Das die Würdigkeit des Gegebenen, nämlich das des Materials, Vorrang vor jeder Idee hat, ist eine Tatsache, die keinen Platz mehr beim Erstellen von Kunstwerken zu haben scheint. In der zeitgenössischen Kunst wird die eigene Idee allen nur erdenklichen materiellen Träger ohne Rücksicht aufgepresst – übrigens war das im Barock auch schon so. Die eigene "Ich" mit seiner Meinung und Weltsicht scheint heute so viel Gewicht wie noch nie in der Geschichte der Menschheit zu haben. Michael Hofstetter hat dieser Hypostasierung des eigenen Ichs letztes Jahr in Eisenhüttenstadt ein Denkmal gesetzt.
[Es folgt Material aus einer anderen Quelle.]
--- src/logic/mcu_link_pkg.sv ---
/*
 * Checksum coprocessor shared types
 * Bus widths, APB register map, pacing constant, bus structs and FSM states
 */
`default_nettype none

package mcu_link_pkg;

    // Main bus addressing and data
    typedef logic [15:0] byte_addr_t;
    typedef logic [14:0] word_addr_t;
    typedef logic [7:0]  data8_t;
    typedef logic [15:0] data16_t;

    // Block length in bytes, 1 to 255
    typedef logic [7:0]  len_t;
    typedef logic [3:0]  apb_addr_t;

    // Bus accesses are paced like a slow MCU core
    localparam int CEN_PERIOD = 6;
    localparam int CEN_CNT_W  = $clog2(CEN_PERIOD);

    // APB register offsets
    localparam apb_addr_t REG_BASE   = 4'd0;
    localparam apb_addr_t REG_LEN    = 4'd4;
    localparam apb_addr_t REG_STATUS = 4'd8;
    localparam apb_addr_t REG_RESULT = 4'd12;

    // Single byte access from the controller to the lane port
    typedef struct packed {
        logic       acc;
        logic       wr;
        byte_addr_t addr;
        data8_t     wdata;
    } mem_req_t;

    // One-cycle completion with the selected read byte
    typedef struct packed {
        logic   done;
        data8_t rdata;
    } mem_rsp_t;

    typedef struct packed {
        logic        psel;
        logic        penable;
        logic        pwrite;
        apb_addr_t   paddr;
        logic [31:0] pwdata;
    } apb_req_t;

    typedef struct packed {
        logic [31:0] prdata;
        logic        pready;
        logic        pslverr;
    } apb_rsp_t;

    typedef enum logic [2:0] {IDLE, REQ, READ, WRITE, DONE} link_state_t;

endpackage

`default_nettype wire

--- src/logic/byte_lane_port.sv ---
/*
 * Byte view of the 16-bit main RAM bus
 * One byte access at a time, lane picked by address bit 0, waits for ram_ok
 */
`timescale 1ns/1ps
`default_nettype none

module byte_lane_port (
    input  logic                  clk,
    input  logic                  rst_cpu,
    input  mcu_link_pkg::mem_req_t req_i,
    output mcu_link_pkg::mem_rsp_t rsp_o,
    output mcu_link_pkg::word_addr_t ram_addr_o,
    output logic                  ram_ds_o,
    output logic                  ram_wr_o,
    output logic                  ram_acc_o,
    output mcu_link_pkg::data8_t   ram_dout_o,
    input  mcu_link_pkg::data16_t  ram_din_i,
    input  logic                  ram_ok_i
);
    import mcu_link_pkg::*;

    byte_addr_t addr_q;
    data8_t     wdata_q;
    data8_t     rdata_q;
    logic       done_q;
    logic       accept;

    // Idle and not in the response cycle
    assign accept = req_i.acc && !ram_acc_o && !done_q;

    // Bus control
    always_ff @(posedge clk or posedge rst_cpu) begin
        if (rst_cpu) begin
            ram_acc_o <= 1'b0;
            ram_wr_o  <= 1'b0;
            done_q    <= 1'b0;
        end else begin
            done_q <= 1'b0;
            if (accept) begin
                ram_acc_o <= 1'b1;
                ram_wr_o  <= req_i.wr;
            end else if (ram_acc_o && ram_ok_i) begin
                ram_acc_o <= 1'b0;
                ram_wr_o  <= 1'b0;
                done_q    <= 1'b1;
            end
        end
    end

    // Access payload, loaded once per accepted request
    always_ff @(posedge clk) begin
        if (accept) begin
            addr_q  <= req_i.addr;
            wdata_q <= req_i.wdata;
        end
        // Even byte sits on the upper lane
        if (ram_acc_o && ram_ok_i) begin
            rdata_q <= addr_q[0] ? ram_din_i[7:0] : ram_din_i[15:8];
        end
    end

    assign ram_addr_o = addr_q[15:1];
    assign ram_ds_o   = addr_q[0];
    assign ram_dout_o = wdata_q;
    assign rsp_o      = '{done: done_q, rdata: rdata_q};

    // Address must hold through RAM stalls
    a_addr_stable: assert property (@(posedge clk) disable iff (rst_cpu)
        (ram_acc_o && !ram_ok_i) |=> $stable(ram_addr_o));

endmodule

`default_nettype wire

--- src/logic/cen_divider.sv ---
/*
 * Access clock enable, one pulse every CEN_PERIOD clocks
 */
`timescale 1ns/1ps
`default_nettype none

module cen_divider (
    input  logic clk,
    input  logic rst_cpu,
    output logic cen_o
);
    import mcu_link_pkg::*;

    logic [CEN_CNT_W-1:0] cnt;

    // Free running, wraps at CEN_PERIOD-1
    always_ff @(posedge clk or posedge rst_cpu) begin
        if (rst_cpu) begin
            cnt   <= '0;
            cen_o <= 1'b0;
        end else if (cnt == CEN_CNT_W'(CEN_PERIOD - 1)) begin
            cnt   <= '0;
            cen_o <= 1'b1;
        end else begin
            cnt   <= cnt + 1'b1;
            cen_o <= 1'b0;
        end
    end

    // Enable must stay a single-cycle strobe
    a_cen_pulse: assert property (@(posedge clk) disable iff (rst_cpu) cen_o |=> !cen_o);

endmodule

`default_nettype wire

--- src/logic/dma_edge_irq.sv ---
/*
 * Job request latch on the end of the main CPU DMA phase
 * Synchronizes dma_on_n, catches its rising edge, holds until cleared
 */
`timescale 1ns/1ps
`default_nettype none

module dma_edge_irq (
    input  logic clk,
    input  logic rst_cpu,
    input  logic dma_on_n_i,
    input  logic busy_i,
    input  logic job_clr_i,
    output logic job_req_o
);
    logic dma_s1;
    logic dma_s2;
    logic dma_last;
    logic dma_rise;

    // DMA off is the idle level, so no false edge out of reset
    always_ff @(posedge clk or posedge rst_cpu) begin
        if (rst_cpu) begin
            dma_s1   <= 1'b1;
            dma_s2   <= 1'b1;
            dma_last <= 1'b1;
        end else begin
            dma_s1   <= dma_on_n_i;
            dma_s2   <= dma_s1;
            dma_last <= dma_s2;
        end
    end

    // Main CPU leaves its DMA phase
    assign dma_rise = dma_s2 && !dma_last;

    always_ff @(posedge clk or posedge rst_cpu) begin
        if (rst_cpu) begin
            job_req_o <= 1'b0;
        end else if (job_clr_i) begin
            // Clear wins over a new edge
            job_req_o <= 1'b0;
        end else if (dma_rise && !busy_i) begin
            job_req_o <= 1'b1;
        end
    end

    // Edges during a running job are dropped
    a_no_req_busy: assert property (@(posedge clk) disable iff (rst_cpu)
        $rose(job_req_o) |-> !busy_i);

endmodule

`default_nettype wire

--- src/logic/link_ctrl.sv ---
/*
 * APB registers and checksum job FSM
 * Reads BASE..BASE+LEN-1, writes the byte sum at BASE+LEN
 */
`timescale 1ns/1ps
`default_nettype none

module link_ctrl (
    input  logic                   clk,
    input  logic                   rst_cpu,
    input  logic                   cen_i,
    input  mcu_link_pkg::apb_req_t apb_i,
    output mcu_link_pkg::apb_rsp_t apb_o,
    input  logic                   job_req_i,
    output logic                   job_clr_o,
    output logic                   busy_o,
    output logic                   bus_req_n_o,
    output mcu_link_pkg::mem_req_t mem_req_o,
    input  mcu_link_pkg::mem_rsp_t mem_rsp_i
);
    import mcu_link_pkg::*;

    link_state_t state;
    byte_addr_t  base_q;
    len_t        len_q;
    data8_t      result_q;
    data8_t      sum_q;
    len_t        cnt_q;
    logic        done_q;
    logic        pend_q;
    logic        apb_acc;
    logic        mapped;
    logic        last_byte;

    assign busy_o    = (state != IDLE);
    assign job_clr_o = (state == DONE);
    assign last_byte = (cnt_q == len_t'(len_q - 8'd1));

    // APB decode, zero wait states
    assign apb_acc = apb_i.psel && apb_i.penable;
    always_comb begin
        mapped       = 1'b1;
        apb_o.prdata = '0;
        case (apb_i.paddr)
            REG_BASE:   apb_o.prdata = {16'd0, base_q};
            REG_LEN:    apb_o.prdata = {24'd0, len_q};
            REG_STATUS: apb_o.prdata = {30'd0, done_q, busy_o};
            REG_RESULT: apb_o.prdata = {24'd0, result_q};
            default:    mapped = 1'b0;
        endcase
        apb_o.pready  = 1'b1;
        apb_o.pslverr = apb_acc && !mapped;
    end

    // Byte request, held by pend_q once taken
    always_comb begin
        mem_req_o.acc   = ((state == READ) || (state == WRITE)) && (pend_q || cen_i);
        mem_req_o.wr    = (state == WRITE);
        mem_req_o.wdata = sum_q;
        if (state == WRITE) begin
            mem_req_o.addr = byte_addr_t'(base_q + byte_addr_t'(len_q));
        end else begin
            mem_req_o.addr = byte_addr_t'(base_q + byte_addr_t'(cnt_q));
        end
    end

    always_ff @(posedge clk or posedge rst_cpu) begin
        if (rst_cpu) begin
            state       <= IDLE;
            base_q      <= '0;
            len_q       <= '0;
            result_q    <= '0;
            done_q      <= 1'b0;
            pend_q      <= 1'b0;
            bus_req_n_o <= 1'b1;
        end else begin
            // Register writes, config locked while busy
            if (apb_acc && apb_i.pwrite) begin
                if (apb_i.paddr == REG_BASE && !busy_o) begin
                    base_q <= apb_i.pwdata[15:0];
                end
                if (apb_i.paddr == REG_LEN && !busy_o) begin
                    len_q <= apb_i.pwdata[7:0];
                end
                if (apb_i.paddr == REG_STATUS && apb_i.pwdata[1]) begin
                    done_q <= 1'b0;
                end
            end
            if (mem_req_o.acc && !pend_q) begin
                pend_q <= 1'b1;
            end else if (mem_rsp_i.done) begin
                pend_q <= 1'b0;
            end
            case (state)
                IDLE: begin
                    if (job_req_i) begin
                        bus_req_n_o <= 1'b0;
                        state       <= REQ;
                    end
                end
                REQ:  state <= READ;
                READ: begin
                    if (mem_rsp_i.done && last_byte) begin
                        state <= WRITE;
                    end
                end
                WRITE: begin
                    if (mem_rsp_i.done) begin
                        state <= DONE;
                    end
                end
                DONE: begin
                    // Status set beats a same-cycle clear
                    done_q      <= 1'b1;
                    result_q    <= sum_q;
                    bus_req_n_o <= 1'b1;
                    state       <= IDLE;
                end
                default: state <= IDLE;
            endcase
        end
    end

    // Running sum and byte index
    always_ff @(posedge clk) begin
        if (state == REQ) begin
            sum_q <= '0;
            cnt_q <= '0;
        end else if (state == READ && mem_rsp_i.done) begin
            sum_q <= data8_t'(sum_q + mem_rsp_i.rdata);
            cnt_q <= len_t'(cnt_q + 8'd1);
        end
    end

    // No RAM traffic without owning the bus
    a_acc_bus: assert property (@(posedge clk) disable iff (rst_cpu)
        mem_req_o.acc |-> !bus_req_n_o);

endmodule

`default_nettype wire

--- src/logic/mcu_link_top.sv ---
/*
 * Checksum coprocessor top level
 */
`timescale 1ns/1ps
`default_nettype none

module mcu_link_top (
    input  logic                     clk,
    input  logic                     rst_cpu,
    input  mcu_link_pkg::apb_req_t   apb_i,
    output mcu_link_pkg::apb_rsp_t   apb_o,
    input  logic                     dma_on_n_i,
    output logic                     bus_req_n_o,
    output mcu_link_pkg::word_addr_t ram_addr_o,
    output logic                     ram_ds_o,
    output logic                     ram_wr_o,
    output logic                     ram_acc_o,
    output mcu_link_pkg::data8_t     ram_dout_o,
    input  mcu_link_pkg::data16_t    ram_din_i,
    input  logic                     ram_ok_i
);
    import mcu_link_pkg::*;

    logic     cen;
    logic     job_req;
    logic     job_clr;
    logic     busy;
    mem_req_t mem_req;
    mem_rsp_t mem_rsp;

    // Access pacing
    cen_divider u_cen (
        .clk     (clk),
        .rst_cpu (rst_cpu),
        .cen_o   (cen)
    );

    // Job trigger from the main CPU
    dma_edge_irq u_irq (
        .clk        (clk),
        .rst_cpu    (rst_cpu),
        .dma_on_n_i (dma_on_n_i),
        .busy_i     (busy),
        .job_clr_i  (job_clr),
        .job_req_o  (job_req)
    );

    byte_lane_port u_port (
        .clk        (clk),
        .rst_cpu    (rst_cpu),
        .req_i      (mem_req),
        .rsp_o      (mem_rsp),
        .ram_addr_o (ram_addr_o),
        .ram_ds_o   (ram_ds_o),
        .ram_wr_o   (ram_wr_o),
        .ram_acc_o  (ram_acc_o),
        .ram_dout_o (ram_dout_o),
        .ram_din_i  (ram_din_i),
        .ram_ok_i   (ram_ok_i)
    );

    link_ctrl u_ctrl (
        .clk         (clk),
        .rst_cpu     (rst_cpu),
        .cen_i       (cen),
        .apb_i       (apb_i),
        .apb_o       (apb_o),
        .job_req_i   (job_req),
        .job_clr_o   (job_clr),
        .busy_o      (busy),
        .bus_req_n_o (bus_req_n_o),
        .mem_req_o   (mem_req),
        .mem_rsp_i   (mem_rsp)
    );

endmodule

`default_nettype wire
**src/core_cfg_pkg.sv**
```systemverilog
package core_cfg_pkg;

	// ----------------------------------------------------------
	// Window geometry
	// ----------------------------------------------------------

	localparam int WIN_SIZE = 9;	// 3x3 window

	// ----------------------------------------------------------
	// Q8.8 arithmetic
	// ----------------------------------------------------------

	localparam int FRAC_BITS = 8;

	// Saturation bounds of a Q8.8 word
	localparam int Q16_MAX = 32767;
	localparam int Q16_MIN = -32768;

	// ----------------------------------------------------------
	// Stage latencies in okClk cycles
	// ----------------------------------------------------------

	localparam int CONV_LATENCY = 3;	// Multiply, adder tree, bias and saturate
	localparam int POOL_LATENCY = 2;	// Group max, final max

endpackage

```
**src/cnn_types_pkg.sv**
```systemverilog
package cnn_types_pkg;

	// ----------------------------------------------------------
	// Fixed-point scalar
	// ----------------------------------------------------------

	// Signed Q8.8 with 8 integer and 8 fraction bits
	typedef logic signed [15:0] q16_t;

	// ----------------------------------------------------------
	// Stream payloads
	// ----------------------------------------------------------

	// One host pipe word with the weight in the upper half
	typedef struct packed {
		q16_t weight;	// Bits 31:16
		q16_t pixel;	// Bits 15:0
	} pix_wgt_t;

	// Slot 0 holds the oldest element
	typedef pix_wgt_t [core_cfg_pkg::WIN_SIZE-1:0] conv_win_t;

	// Nine conv results feeding one max-pool window
	typedef q16_t [core_cfg_pkg::WIN_SIZE-1:0] pool_win_t;

	// ----------------------------------------------------------
	// Output pipe word
	// ----------------------------------------------------------

	// Result index within the frame sits above the pooled value
	typedef struct packed {
		logic [15:0] seq;	// Bits 31:16
		q16_t value;		// Bits 15:0
	} out_word_t;

endpackage

```
**src/result_framer.sv**
```systemverilog
`timescale 1ns/10ps

module result_framer (
	input  logic okClk,
	input  logic arst_n,

	// Pooled stream
	input  logic pool_write,
	input  cnn_types_pkg::q16_t pool_data,

	// Results per frame, at least 1
	input  logic [15:0] frame_len,

	// Output pipe
	output logic out_write,
	output cnn_types_pkg::out_word_t out_data,
	output logic frame_done
);
	import cnn_types_pkg::*;

	logic [15:0] seq;
	logic last_result;

	assign last_result = pool_write && (seq == 16'(frame_len - 16'd1));

	// ----------------------------------------------------------
	// Sequence counter and strobes
	// ----------------------------------------------------------

	always_ff @(posedge okClk or negedge arst_n) begin
		if (!arst_n) begin
			seq        <= '0;
			out_write  <= 1'b0;
			frame_done <= 1'b0;
		end else begin
			out_write  <= pool_write;
			frame_done <= last_result;	// Rides with the last out_write
			if (last_result) begin
				seq <= '0;
			end else if (pool_write) begin
				seq <= seq + 16'd1;
			end
		end
	end

	// Output word packing
	always_ff @(posedge okClk) begin
		if (pool_write) begin
			out_data <= out_word_t'{seq: seq, value: pool_data};
		end
	end

endmodule

```
**config.mk**
```make
export PLATFORM = sky130hd
export DESIGN_NAME = result_framer
export DESIGN_NICKNAME = d
export VERILOG_FILES = /design/src/core_cfg_pkg.sv /design/src/cnn_types_pkg.sv /design/src/result_framer.sv
export SDC_FILE = /design/constraint.sdc
export NUM_CORES = 1
export LEC_CHECK = 0
export BUFFER_PORTS_ARGS = -buffer_cell sky130_fd_sc_hd__buf_2
export CORE_MARGIN = 8
export CORE_UTILIZATION = 48
export CTS_BUF_LIST = sky130_fd_sc_hd__clkbuf_8
export CTS_CLUSTER_SIZE = 8
export DETAILED_ROUTE_END_ITERATION = 7
export PLACE_DENSITY = 0.78
export SYNTH_ARGS = -nofsm -noshare
export SYNTH_HDL_FRONTEND = slang
export SYNTH_SLANG_ARGS = --single-unit
```
**constraint.sdc**
```tcl
create_clock -name okClk -period 1.7 [get_ports okClk]
set_input_delay 0.085 -clock okClk [delete_from_list [all_inputs] [get_ports okClk]]
set_output_delay 0.085 -clock okClk [all_outputs]
set_load 0.005 [all_outputs]
```
Word level (Yosys, flattened, before mapping)
Cells that the tools add are included.
{"block": "op_classes", "n_addsub": 2, "n_mul": 0, "n_div": 0, "magnitude_cmp": 0, "eq_ne": 1, "shift": 0, "mux": 2, "bitwise": 0, "reduce_logical": 2}
{"cell": "$mux 16", "n": 2}
{"cell": "$add 16x1->16 const B", "n": 1}
{"cell": "$eq 16x16->1", "n": 1}
{"cell": "$sub 16x1->16 const B", "n": 1}
{"cell": "$reduce_bool 2->1", "n": 1}
{"cell": "$logic_and 1x1->1", "n": 1}
{"block": "word_totals", "regBits": 50, "latchBits": 0, "mem_bits_rw": 0, "rom_bits": 0, "in_bits": 35, "output_inout_bits": 34, "wordCells": 12, "memories": 0}

Logic depth before layout (Yosys ltp)
{"block": "depth", "ltp_word": 4, "depth_mapped": 12, "ltp_nobuf": 9}

Worst setup path before layout
OpenSTA, ideal clock, no wires.
{"block": "synth_path", "kind": "in2reg", "startpoint": "input frame_len[0]", "endpoint": "register seq[6]", "setup_time_ps": 119, "arrival_ps": 1796, "required_ps": 1581, "slack_ps": -214, "path_stages": 12, "n_path_buf": 3, "cell_sequence": "inv_1 ha_1 buf_4 nor4b_4 and2b_2 xnor2_1 o22ai_2 nor4_1 and4_1 buf_6 buf_6 nor2_1"}
{"block": "synth_between", "elab_chain_cells": 4, "word_cells_on_any_way": 5, "cone_classes": "1 x add/sub; 1 x eq/ne; 1 x mux; 2 x reduce/logical"}
{"item": "start, declared", "line": "result_framer.sv:12", "source": "input logic [15:0] frame_len,"}
{"item": "$sub 16x1->16 *", "line": "result_framer.sv:24", "source": "assign last_result = pool_write && (seq == 16'(frame_len - 16'd1));"}
{"item": "$eq 16x16->1 *", "line": "result_framer.sv:24"}
{"item": "$logic_and 1x1->1 *", "line": "result_framer.sv:24"}
{"item": "$mux 16 / $reduce_bool 2->1 (equally long branches)"}
{"item": "end signal, assigned", "line": "result_framer.sv:41", "source": "seq <= seq + 16'd1;"}
{"item": "end, declared", "line": "result_framer.sv:21", "source": "logic [15:0] seq;"}
Every way passes the cells marked *; elsewhere a longest branch is shown, timed or not.
A chain may end at the register's enable or synchronous reset.

Worst setup path after layout
{"block": "layout_path", "startpoint": "register seq[15]", "endpoint": "register seq[0]"}
{"block": "layout_between", "elab_chain_cells": 3, "word_cells_on_any_way": 4, "cone_classes": "1 x eq/ne; 1 x mux; 2 x reduce/logical"}
{"item": "$eq 16x16->1 *", "line": "result_framer.sv:24"}
{"item": "$logic_and 1x1->1 *", "line": "result_framer.sv:24"}
{"item": "via last_result", "line": "result_framer.sv:22", "source": "logic last_result;"}
{"item": "$mux 16 / $reduce_bool 2->1 (equally long branches)"}
The timed path passes the listed nets; every way through them passes the cells marked *.
==> src/core_cfg_pkg.sv <==
package core_cfg_pkg;

	// ----------------------------------------------------------
	// Window geometry
	// ----------------------------------------------------------

	localparam int WIN_SIZE = 9;	// 3x3 window

	// ----------------------------------------------------------
	// Q8.8 arithmetic
	// ----------------------------------------------------------

	localparam int FRAC_BITS = 8;

	// Saturation bounds of a Q8.8 word
	localparam int Q16_MAX = 32767;
	localparam int Q16_MIN = -32768;

	// ----------------------------------------------------------
	// Stage latencies in okClk cycles
	// ----------------------------------------------------------

	localparam int CONV_LATENCY = 3;	// Multiply, adder tree, bias and saturate
	localparam int POOL_LATENCY = 2;	// Group max, final max

endpackage
[src/photon_counter_top.sv]
`timescale 1ns/10ps

module photon_counter_top (
    input  logic                          clk,
    input  logic                          rst_n,
    input  logic                          photon_pulse, // Photon detector pin.
    input  logic                          sync_50hz,    // Frame sync pin.
    output logic                          mem_req,
    output logic [photon_pkg::ADDR_W-1:0] mem_addr,
    output logic [photon_pkg::HALF_W-1:0] mem_data,
    input  logic                          mem_ack,
    output logic [7:0]                    drop_count
);

    logic photon_rise; // Photon strobe.
    logic sync_rise;   // Sync strobe.

    fifo_if rec_if (); // Counter to writer.

    ////////////////////////////////////////
    // Input conditioning.
    ////////////////////////////////////////
    edge_detect ic_photon_edge (
        .clk    (clk),
        .rst_n  (rst_n),
        .sig_in (photon_pulse),
        .rise   (photon_rise)
    );

    edge_detect ic_sync_edge (
        .clk    (clk),
        .rst_n  (rst_n),
        .sig_in (sync_50hz),
        .rise   (sync_rise)
    );

    ////////////////////////////////////////
    // Record path.
    ////////////////////////////////////////
    photon_counter ic_counter (
        .clk         (clk),
        .rst_n       (rst_n),
        .photon_rise (photon_rise),
        .sync_rise   (sync_rise),
        .rec_out     (rec_if.producer),
        .drop_count  (drop_count)
    );

    record_fifo ic_fifo (
        .clk   (clk),
        .rst_n (rst_n),
        .rec_q (rec_if.fifo)
    );

    record_writer ic_writer (
        .clk      (clk),
        .rst_n    (rst_n),
        .rec_in   (rec_if.consumer),
        .mem_req  (mem_req),
        .mem_addr (mem_addr),
        .mem_data (mem_data),
        .mem_ack  (mem_ack)
    );

endmodule
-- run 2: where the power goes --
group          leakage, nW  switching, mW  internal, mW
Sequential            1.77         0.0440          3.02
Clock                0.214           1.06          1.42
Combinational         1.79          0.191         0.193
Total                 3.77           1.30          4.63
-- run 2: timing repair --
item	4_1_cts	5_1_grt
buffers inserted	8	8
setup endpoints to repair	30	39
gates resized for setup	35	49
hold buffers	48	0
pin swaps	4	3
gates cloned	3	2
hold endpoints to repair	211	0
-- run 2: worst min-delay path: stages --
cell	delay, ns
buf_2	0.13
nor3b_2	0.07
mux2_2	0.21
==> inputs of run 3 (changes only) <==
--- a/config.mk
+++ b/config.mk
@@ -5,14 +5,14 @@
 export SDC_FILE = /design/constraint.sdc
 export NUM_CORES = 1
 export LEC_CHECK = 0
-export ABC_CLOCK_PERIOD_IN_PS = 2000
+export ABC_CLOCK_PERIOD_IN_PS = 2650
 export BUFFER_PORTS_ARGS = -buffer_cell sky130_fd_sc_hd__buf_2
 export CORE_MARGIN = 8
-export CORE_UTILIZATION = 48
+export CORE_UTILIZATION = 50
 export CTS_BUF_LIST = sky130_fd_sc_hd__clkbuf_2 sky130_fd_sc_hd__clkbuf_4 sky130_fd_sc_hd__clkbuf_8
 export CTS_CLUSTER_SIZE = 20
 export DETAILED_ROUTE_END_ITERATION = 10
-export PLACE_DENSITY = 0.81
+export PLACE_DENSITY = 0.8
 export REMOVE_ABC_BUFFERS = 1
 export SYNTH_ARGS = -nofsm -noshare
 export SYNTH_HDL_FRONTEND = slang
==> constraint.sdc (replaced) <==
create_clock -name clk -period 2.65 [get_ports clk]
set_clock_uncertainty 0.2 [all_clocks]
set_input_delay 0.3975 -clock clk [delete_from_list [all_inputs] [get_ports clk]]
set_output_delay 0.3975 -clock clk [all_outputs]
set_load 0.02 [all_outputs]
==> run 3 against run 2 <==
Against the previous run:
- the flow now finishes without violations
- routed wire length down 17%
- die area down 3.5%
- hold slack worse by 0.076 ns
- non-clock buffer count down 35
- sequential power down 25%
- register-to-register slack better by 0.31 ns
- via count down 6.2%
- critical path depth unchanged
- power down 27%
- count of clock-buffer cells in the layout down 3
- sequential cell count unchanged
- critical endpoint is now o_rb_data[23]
Er setzte gegen den utopischen Gesamtentwurf der Planstadt, die Eingeschränktheit subjektiver Sichtweise. "Ich finde aber dass … " ist seiner Meinung nach der Satz unserer Zeit.

Für Hofstetter gibt es eine geschichtliche Linie von Platon, über den Nominalismus, über die Erfindung des Buchdrucks und der Fotografie bis hin zur Digitalität, die die eigene Weltsicht gegenüber der Welt mehr ins Recht setzt als deren Realität. Um diese geschichtliche Linie herum wird er in anachronistischer Weise eine Redearabeske malen, in der auch der Barock ebenso eine Rolle spielen wird wie der Prostestantismus. Beides Gegebenheiten, die er am Ort seiner Rede vorfindet und die für ihn einen Widerspruch bilden. Aber eines kann man jetzt schon sagen: Hofstetter liebt Widersprüche. Diese Liebe hat viel mit der Entkoppelung des Geistes vom Material zu tun.